THE 4 C’S THAT MAKE A MODERN DAY DATA SCIENTIST

blog-1

By Neeraj Kulkarni

Nate Silver has become a rock star. Data scientist has become a buzzword. The title itself has been butchered enough as it lacks specificity and can be perceived as a glorified pseudonym for a data analyst. Regardless of this, I see enterprises, business pundits and “pseudo” data savvy people talk and use (or more like abuse) it all the time.  There are zillion descriptions online and ever organization is trying to hire data scientists in every shape and form. Funnily enough on a recent client engagement, the CMO asked me “Do you think it’s time for use to start looking at Silicon Valley to hire a data scientist to help our analytics team?” Now having practiced analytics for over 15 years and having various titles associated with me during that time, I found that question really fascinating. I believe there is so much hype and diversity in description of that role that it has left marketers confused thinking that they seemingly don’t have people with that kind of talent in their organizations which may or may not be true.

I have described here what I feel are the 4 essential qualities of the modern day data scientist. Hopefully it will help marketers identify this talent closer to their home base rather than Silicon Valley (unless they are already based out of Silicon Valley… duh!)

 

a) Curiosity

“Intellectual growth should commence at birth and cease only at death.”
  – Albert Einstein

Curiosity killed the cat. But not the data cat, it actually made him/her stronger. Data analysts will take a request, implement it, and deliver the results that they arrive at using some statistical techniques with certain degree of confidence. A data scientist will first start with a data/business discovery discussion to understand the essential question (and the underlying context and challenge associated) and then interrogate the data with the end goal in mind. It is that underlying curiosity to research and learn more about the business problem which helps he/she in coming up with the most effective solution. It helps them in identifying the right data sets, the right variables and delivering the right insights which are relevant, timely and meaningful for the C suite to implement.

 

b) Coding

If you can’t code then you can’t be a data scientist. It’s as simple as that. I have found the KDNuggets and the IBM blogs very informative in keeping myself abreast of new techniques evolving in the field of data mining and marketing decision sciences. It’s important for a data scientist to have a learning mindset and learn about new coding techniques like open source languages like R/Python in their free time thru Coursera or Udacity to hone their skills and be better at their trade.
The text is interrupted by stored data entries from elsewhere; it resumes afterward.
This design comes from an exercise in tuning for small area and a short achievable clock period on the open sky130 flow, not from production work. Where RTL was checked, it was by simulation tests only, not by an equivalence proof against the original.

==> run E <==
## line_decoder
module line_decoder (
    input  wire         clk,
    input  wire         rst,
    input  wire         in_valid,
    input  wire [144:0] in_code,
    output reg          out_valid,
    output reg  [127:0] out_data,
    output reg  [16:0]  out_check,
    output reg  [1:0]   out_status
);
    reg         r_valid;
    reg [144:0] r_code;
    reg         m_valid;
    reg [144:0] m_data;
    reg [7:0]   m_s1;
    reg [7:0]   m_c;
    reg         m_fc, m_fs, m_fd;
  ...
Settings: LEC_CHECK=0, CAP_MARGIN=40, CORE_MARGIN=2, CORE_UTILIZATION=40, SLEW_MARGIN=30, SYNTH_HIERARCHICAL=1; clock period 40.0 ns.
run.sh (not shown) runs the stock make flow with config.mk's settings and CLKGATE_MAP_FILE= SYNTH_SCRIPT=/design/flow/synth_recipe.tcl, a recipe that flattens the netlist after the stock synthesis.
==> run F (differences from run E) <==
==> flow/flow/run.sh (new file) <==
#!/bin/bash
# Standard ORFS layout (the standard.sh), with the port buffers made from
# the smallest plain buffer instead of the default delay-buffer cell.
set -euo pipefail
bash standard.sh "BUFFER_PORTS_ARGS=-buffer_cell sky130_fd_sc_hd__buf_1" finish > standard.log 2>&1
==> flow/standard.sh (new file) <==
#!/bin/bash
# synth_recipe.tcl (not shown) runs the flow's synth.tcl, then flattens the netlist and writes it again
# the make line also repeats each setting of config.mk as NAME=value (left out here)
make -C /OpenROAD-flow-scripts/flow DESIGN_CONFIG=/design/flow/config.mk WORK_HOME=/design/flow/orfs CLKGATE_MAP_FILE= SYNTH_SCRIPT=/design/flow/synth_recipe.tcl "${@:-finish}"
removed: flow/run.sh
==> summary.txt <==
Placed design
  – Hpwl dp: 65.7 mm
  – Post-Place Cell Area: 0.0254 mm2

Timing
  – Max_slew headroom: 36.9%
  – Setup Skew: 0.0220 ns

Finish
  – Buffer share of cell area: 12.7%
  – Post-route cell area: 0.0271 mm2
  – Share of cells above drive strength 1: 6.99%
  – P&R area growth vs syn: 28.7%

Setup path
  – FF-to-FF setup slack: 30.93 ns
  – Critical Path AT: 1.49 ns

Status
  – Status: timing/DRC/antenna clean

Routing
  – M1 WL: 34.4 mm
  – Pre-antenna DRT Iters: 5
That was run E.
Saying that, I have to emphasize here that it is not how efficient you are as a coder (it helps if you are..) that it will make you a great datascientist but it is about how effective and analytical are you in your mindset to attack a particular problem to achieve your end goal and to arrive at actionable insights which differentiate from you just a coder/programmer to being a data scientist.

 

c) Causality:

blog-inner

The 91% correlation between the two trends does not imply that people marrying in the state of Alabama are generally unhappy with their marriages and commit suicide by electrocuting using power lines. Spurious correlations can lead to inaccurate conclusions. This is true in today’s marketers who are trying to understanding the value of their marketing efforts by correlating individual channels contributions rather than looking at their marketing ecosystem holistically. Having a good data scientist/s will help you avoid this pitfalls. Good data scientists have solid knowledge of statistics, probability theory and statistical software’s. They have the ability to understand the business problem and then pick the right set of variables that can help answer it. Further they can combine data and human knowledge to derive insights which are not only statistically significant but have causal significance in predicting the outcome.

 

Communication:

Good data scientists has the ability to communicate their insights in a simple, visual and easy to understand manner. It’s not just enough to just have the technical chops, a data scientist must be able to effectively explain how he or she came to a specific conclusion and convince the internal or external customer that their results should be leveraged. The real “aha” moment for me in presentation is when someone from the audience who is non-technical looks at a chart and draws an insight which may not have even called out on the slide. Instead of telling a marketer that 4500 customers in their database have only transacted once, they call out the fact that 70% of the customers have only transacted once. Through effective storytelling, they provide context to the insights and create a buy-in for the data solution to be implemented.

In my opinion, these are the 4 essential qualities of a good data scientist. You could argue that having expertise in text mining, Hadoop, MongoDB etc etc. are important and go on to list 40 more attributes. But to me those things are part of the learning ethics of a good data scientist which they will train and acquire as per the business need. You can find your data scientists right where and don’t always need to run to Silicon Valley. If you don’t trust me, atleast trust Einstein and he wasn’t even called a data scientist.